In the instant cause on original submission this Court examined and rather summarily ruled on just such an issue that is still the bone of contention here, viz:
“In his second point of error, appellant asserts that he was deprived of a jury comprising a fair cross-section of the community as guaranteed to him by the Sixth and Fourteenth Amendments in that the State struck all black jurors from the jury panel. This issue has been decided adversely to appellant in Holland v. Illinois, 493 U.S. 474, 110 S.Ct. 803, 107 L.Ed.2d 905 (1990). In Holland, the Court decided that ‘[a] prohibition upon the exclusion of cognizable groups through peremptory challenges has no conceivable basis in the text of the Sixth Amendment, is without support in our prior decisions, and would undermine rather than further the constitutional guarantee of an impartial jury.’ 493 U.S. at 478, 110 S.Ct. at 806. [note 3, stating in pertinent part that appellant “does not rely upon the Equal Protection Clause See Seubert v. State, 787 S.W.2d 68 (Tex.Cr.App.1990). See also [citations omitted]. We overrule appellant’s second ground of error.”
Trevino, at 598.1
In determining to grant certiorari the Supreme Court first critically and fairly reviewed circumstances surrounding the opinion on original submission and the opinion itself.

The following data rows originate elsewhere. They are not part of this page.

This is an optimization exercise on Yosys and OpenROAD, whose aim is small area, a short achievable clock period and few clock cycles per item, not a production implementation.
In this exercise RTL edits were held to simulation tests only and were not proved equivalent to the original.
Power is estimated from default activity; no workload was simulated.

==> design/flow/design.v <==
`default_nettype none
package pu_pkg;
    localparam int LOG_NUM_PE = 3;
    localparam int NUM_PE = 1 << LOG_NUM_PE;
    localparam int DATA_LEN = 16;
    localparam int BUS_STAGES_DEF = 2;
    localparam int NEIGH_STAGES_DEF = 1;
    localparam int WR_DEPTH_DEF = 4;
    localparam int RD_DEPTH_DEF = 4;
    typedef logic [DATA_LEN-1:0] pe_data_t;
    typedef logic [LOG_NUM_PE-1:0] pe_addr_t;
    typedef logic [NUM_PE-1:0] pe_mask_t;
endpackage
`default_nettype wire
`timescale 1ns/1ps
`default_nettype none
module shift_pipe #(
    parameter int WIDTH = 8,
    parameter int STAGES = 1
) (
    input  wire logic             clk,
    input  wire logic             rstn,
    input  wire logic [WIDTH-1:0] din,
    output logic      [WIDTH-1:0] dout
);
    generate
        if (STAGES == 0) begin : gen_bypass
            assign dout = din;
        end else begin : gen_stages
            logic [WIDTH-1:0] stage_q [STAGES];
            always_ff @(posedge clk or negedge rstn) begin
                if (!rstn) begin
                    for (int s = 0; s < STAGES; s++) begin
                        stage_q[s] <= '0;
                    end
                end else begin
                    stage_q[0] <= din;
                    for (int s = 1; s < STAGES; s++) begin
                        stage_q[s] <= stage_q[s-1];
                    end
                end
            end
            assign dout = stage_q[STAGES-1];
        end
    endgenerate
endmodule
`default_nettype wire
`timescale 1ns/1ps
`default_nettype none
module bus_slave (
    input  wire logic             clk,
    input  wire logic             rstn,
    input  wire logic             dest_valid,
    input  wire pu_pkg::pe_addr_t dest_addr,
    input  wire pu_pkg::pe_data_t dest_data,
    output logic                  fifo_full,
    output logic                  head_valid,
    output pu_pkg::pe_addr_t      head_addr,
    output pu_pkg::pe_data_t      head_data,
    input  wire logic             pop
);
    assign fifo_full = head_valid && !pop;
    always_ff @(posedge clk or negedge rstn) begin
        if (!rstn) begin
            head_valid <= 1'b0;
        end else if (!fifo_full) begin
            head_valid <= dest_valid;
        end
    end
    always_ff @(posedge clk) begin
        if (!fifo_full) begin
            head_addr <= dest_addr;
            head_data <= dest_data;
        end
    end
endmodule
`default_nettype wire
`timescale 1ns/1ps
`default_nettype none
module bus_arbiter (
    input  wire logic             clk,
    input  wire logic             rstn,
    input  wire pu_pkg::pe_mask_t dest_valid,
    input  wire logic [pu_pkg::NUM_PE*pu_pkg::LOG_NUM_PE-1:0] dest_addr,
    input  wire logic [pu_pkg::NUM_PE*pu_pkg::DATA_LEN-1:0]   dest_data,
    output pu_pkg::pe_mask_t      fifo_full,
    input  wire pu_pkg::pe_mask_t src_rq,
    output pu_pkg::pe_mask_t      src_valid,
    output logic [pu_pkg::NUM_PE*pu_pkg::DATA_LEN-1:0] src_data
);
    localparam int NP = pu_pkg::NUM_PE;
    localparam int AW = pu_pkg::LOG_NUM_PE;
    localparam int DL = pu_pkg::DATA_LEN;
    pu_pkg::pe_mask_t head_valid;
    logic [NP*AW-1:0] head_addr;
    logic [NP*DL-1:0] head_data;
    pu_pkg::pe_mask_t pop;
    generate
        for (genvar s = 0; s < NP; s++) begin : gen_src
            bus_slave src_inst (
                .clk        (clk),
                .rstn       (rstn),
                .dest_valid (dest_valid[s]),
                .dest_addr  (dest_addr[s*AW +: AW]),
                .dest_data  (dest_data[s*DL +: DL]),
                .fifo_full  (fifo_full[s]),
                .head_valid (head_valid[s]),
                .head_addr  (head_addr[s*AW +: AW]),
                .head_data  (head_data[s*DL +: DL]),
                .pop        (pop[s])
            );
        end
    endgenerate
    pu_pkg::pe_mask_t grant [NP];
    pu_pkg::pe_addr_t ptr   [NP];
    always_comb begin
        pop = '0;
        for (int d = 0; d < NP; d++) begin
            src_data[d*DL +: DL] = '0;
            for (int s = 0; s < NP; s++) begin
                src_data[d*DL +: DL] = src_data[d*DL +: DL] | ({DL{grant[d][s]}} & head_data[s*DL +: DL]);
            end
            pop = pop | (grant[d] & {NP{src_rq[d]}});
        end
    end
    pu_pkg::pe_mask_t nxt_valid;
    logic [NP*AW-1:0] nxt_addr;
    always_comb begin
        for (int s = 0; s < NP; s++) begin
            nxt_valid[s] = fifo_full[s] || dest_valid[s];
            nxt_addr[s*AW +: AW] = fifo_full[s] ? head_addr[s*AW +: AW] : dest_addr[s*AW +: AW];
        end
    end
    pu_pkg::pe_mask_t nxt_req  [NP];
    pu_pkg::pe_addr_t nxt_ptr  [NP];
    pu_pkg::pe_mask_t nxt_gnt  [NP];
    logic             keep     [NP];
    always_comb begin
        pu_pkg::pe_mask_t hi_req;
        pu_pkg::pe_mask_t sel_req;
        pu_pkg::pe_addr_t gidx;
        for (int d = 0; d < NP; d++) begin
            for (int s = 0; s < NP; s++) begin
                nxt_req[d][s] = nxt_valid[s] && (nxt_addr[s*AW +: AW] == pu_pkg::pe_addr_t'(d));
            end
            gidx = '0;
            for (int s = 0; s < NP; s++) begin
                if (grant[d][s]) gidx = gidx | pu_pkg::pe_addr_t'(s);
            end
            keep[d] = src_valid[d] && !src_rq[d];
            nxt_ptr[d] = (src_valid[d] && src_rq[d]) ? gidx + 1'b1 : ptr[d];
            for (int s = 0; s < NP; s++) begin
                hi_req[s] = nxt_req[d][s] && (pu_pkg::pe_addr_t'(s) >= nxt_ptr[d]);
            end
            sel_req = (hi_req != '0) ? hi_req : nxt_req[d];
            nxt_gnt[d] = keep[d] ? grant[d] : (sel_req & (~sel_req + pu_pkg::pe_mask_t'(1)));
        end
    end
    always_ff @(posedge clk or negedge rstn) begin
        if (!rstn) begin
            for (int d = 0; d < NP; d++) begin
                ptr[d] <= '0;
                src_valid[d] <= 1'b0;
            end
        end else begin
            for (int d = 0; d < NP; d++) begin
                ptr[d] <= nxt_ptr[d];
                src_valid[d] <= (nxt_gnt[d] != '0);
            end
        end
    end
    always_ff @(posedge clk) begin
        for (int d = 0; d < NP; d++) begin
            grant[d] <= nxt_gnt[d];
        end
    end
endmodule
`default_nettype wire
`timescale 1ns/1ps
`default_nettype none
module neigh_ring #(
    parameter int STAGES = 1
) (
    input  wire logic             clk,
    input  wire logic             rstn,
    input  wire logic [pu_pkg::NUM_PE*pu_pkg::DATA_LEN-1:0] neigh_in,
    input  wire pu_pkg::pe_mask_t neigh_in_v,
    output logic      [pu_pkg::NUM_PE*pu_pkg::DATA_LEN-1:0] neigh_out,
    output pu_pkg::pe_mask_t      neigh_out_v
);
    localparam int DL = pu_pkg::DATA_LEN;
    localparam int WIDTH = pu_pkg::NUM_PE * (DL + 1);
    logic [WIDTH-1:0] ring_in;
    logic [WIDTH-1:0] ring_out;
    generate
        for (genvar i = 0; i < pu_pkg::NUM_PE; i++) begin : gen_ring
            assign ring_in[pu_pkg::NUM_PE + i*DL +: DL] = neigh_in[i*DL +: DL];
            assign ring_in[i] = neigh_in_v[i];
            assign neigh_out[((i+1) % pu_pkg::NUM_PE)*DL +: DL] = ring_out[pu_pkg::NUM_PE + i*DL +: DL];
            assign neigh_out_v[(i+1) % pu_pkg::NUM_PE] = ring_out[i];
        end
    endgenerate
    shift_pipe #(
        .WIDTH  (WIDTH),
        .STAGES (STAGES)
    ) ring_pipe (
        .clk  (clk),
        .rstn (rstn),
        .din  (ring_in),
        .dout (ring_out)
    );
endmodule
`default_nettype wire
`timescale 1ns/1ps
`default_nettype none
module done_tracker (
    input  wire logic             clk,
    input  wire logic             rstn,
    input  wire logic             start,
    input  wire logic             eoc,
    input  wire pu_pkg::pe_mask_t pe_eol,
    input  wire pu_pkg::pe_mask_t pe_eoi,
    output logic                  inst_eol,
    output logic                  eoi_pu
);
    pu_pkg::pe_mask_t eol_flags;
    assign inst_eol = &eol_flags;
    always_ff @(posedge clk or negedge rstn) begin
        if (!rstn) begin
            eol_flags <= '0;
        end else if (start || eoc || inst_eol) begin
            eol_flags <= '0;
        end else begin
            eol_flags <= eol_flags | pe_eol;
        end
    end
    always_ff @(posedge clk or negedge rstn) begin
        if (!rstn) begin
            eoi_pu <= 1'b0;
        end else begin
            eoi_pu <= &pe_eoi;
        end
    end
endmodule
`default_nettype wire
`timescale 1ns/1ps
`default_nettype none
module pu_fabric #(
    parameter int BUS_STAGES = pu_pkg::BUS_STAGES_DEF,
    parameter int NEIGH_STAGES = pu_pkg::NEIGH_STAGES_DEF,
    parameter int WR_DEPTH = pu_pkg::WR_DEPTH_DEF,
    parameter int RD_DEPTH = pu_pkg::RD_DEPTH_DEF
) (
    input  wire logic             clk,
    input  wire logic             rstn,
    input  wire pu_pkg::pe_mask_t dest_valid,
    input  wire logic [pu_pkg::NUM_PE*pu_pkg::LOG_NUM_PE-1:0] dest_addr,
    input  wire logic [pu_pkg::NUM_PE*pu_pkg::DATA_LEN-1:0] dest_data,
    output pu_pkg::pe_mask_t      fifo_full,
    output pu_pkg::pe_mask_t      src_valid,
    output logic      [pu_pkg::NUM_PE*pu_pkg::DATA_LEN-1:0] src_data,
    input  wire pu_pkg::pe_mask_t src_rq,
    input  wire logic [pu_pkg::NUM_PE*pu_pkg::DATA_LEN-1:0] neigh_in,
    input  wire pu_pkg::pe_mask_t neigh_in_v,
    output logic      [pu_pkg::NUM_PE*pu_pkg::DATA_LEN-1:0] neigh_out,
    output pu_pkg::pe_mask_t      neigh_out_v,
    input  wire logic             start,
    input  wire logic             eoc,
    input  wire pu_pkg::pe_mask_t pe_eol,
    input  wire pu_pkg::pe_mask_t pe_eoi,
    output logic                  inst_eol,
    output logic                  eoi_pu
);
    bus_arbiter bus_xbar (
        .clk        (clk),
        .rstn       (rstn),
        .dest_valid (dest_valid),
        .dest_addr  (dest_addr),
        .dest_data  (dest_data),
        .fifo_full  (fifo_full),
        .src_rq     (src_rq),
        .src_valid  (src_valid),
        .src_data   (src_data)
    );
    neigh_ring #(
        .STAGES (NEIGH_STAGES)
    ) neigh_ring_inst (
        .clk         (clk),
        .rstn        (rstn),
        .neigh_in    (neigh_in),
        .neigh_in_v  (neigh_in_v),
        .neigh_out   (neigh_out),
        .neigh_out_v (neigh_out_v)
    );
    done_tracker done_tracker_inst (
        .clk      (clk),
        .rstn     (rstn),
        .start    (start),
        .eoc      (eoc),
        .pe_eol   (pe_eol),
        .pe_eoi   (pe_eoi),
        .inst_eol (inst_eol),
        .eoi_pu   (eoi_pu)
    );
endmodule
`default_nettype wire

That done it then determined that appellant had not only “presented his equal protection claim to the trial court,” but also had “preserved his equal protec*388tion claim before [this Court].” Finally the Supreme Court rejected the State’s contention that appellant’s “equal protection claim had no legal support.” Accordingly, without setting the cause for submission on briefs and oral argument, it simultaneously granted certiorari, reversed the judgment of this Court and remanded the cause “for further proceedings not inconsistent with this opinion.” Trevino v. Texas, 503 U.S. -, 112 S.Ct. 1547, 118 L.Ed.2d 193 (1992).2
With those observations and because it is clear enough to me that the Supreme Court merely found we failed to consider all of its germane decisions then extant, and did not gratuitously undertake to override any local rule of procedure for preserving error, I join the opinion and order of this Court.

. All emphasis throughout this opinion is mine unless otherwise indicated.

. Appellant filed his appellate brief in this Court December 15, 1985; inter alia, he noted the pendency of Batson v. Kentucky in the Supreme Court after oral argument had been heard. From that predicate the Supreme Court went on to point out that Batson was decided April 30, 1986; that in its brief thereafter filed, the State discussed but distinguished Batson in that "a criminal defendant does not state an equal protection claim unless he alleges that the excluded jurors are members of the same protected class as he,” a view the Supreme Court noted it rejected in Powers v. Ohio, 499 U.S. -, 111 S.Ct. 1364, 113 L.Ed.2d 411, decided April 1, 1991. Turning to deal with this Court, the Supreme Court further observed:
"The Court of Criminal Appeals of Texas, sitting en banc, affirmed the petitioner’s conviction and sentence on June 12, 1991, and denied petitioner’s motion for rehearing on September 18, 1991. The opinion of the Court of Criminal Appeals does not set forth the reason for the delay of over five years between the submission of briefs and the resolution of the appeal. With respect to peremptory challenge question, the court stated that the argument was foreclosed by Holland v. Illinois.... In a footnote, the Court of Criminal Appeals stated that the argument in petitioner’s brief did not amount to reliance on the Equal Protection Clause.... The court's opinion cited neither Powers nor Ford v. Georgia, 498 U.S. 411, 111 S.Ct, 850, 112 L.Ed.2d 935, which we decided on February 19, 1991. We now grant certiorari.”
Id., at-, 112 S.Ct., at 1549, 118 L.Ed.2d, at ' 199.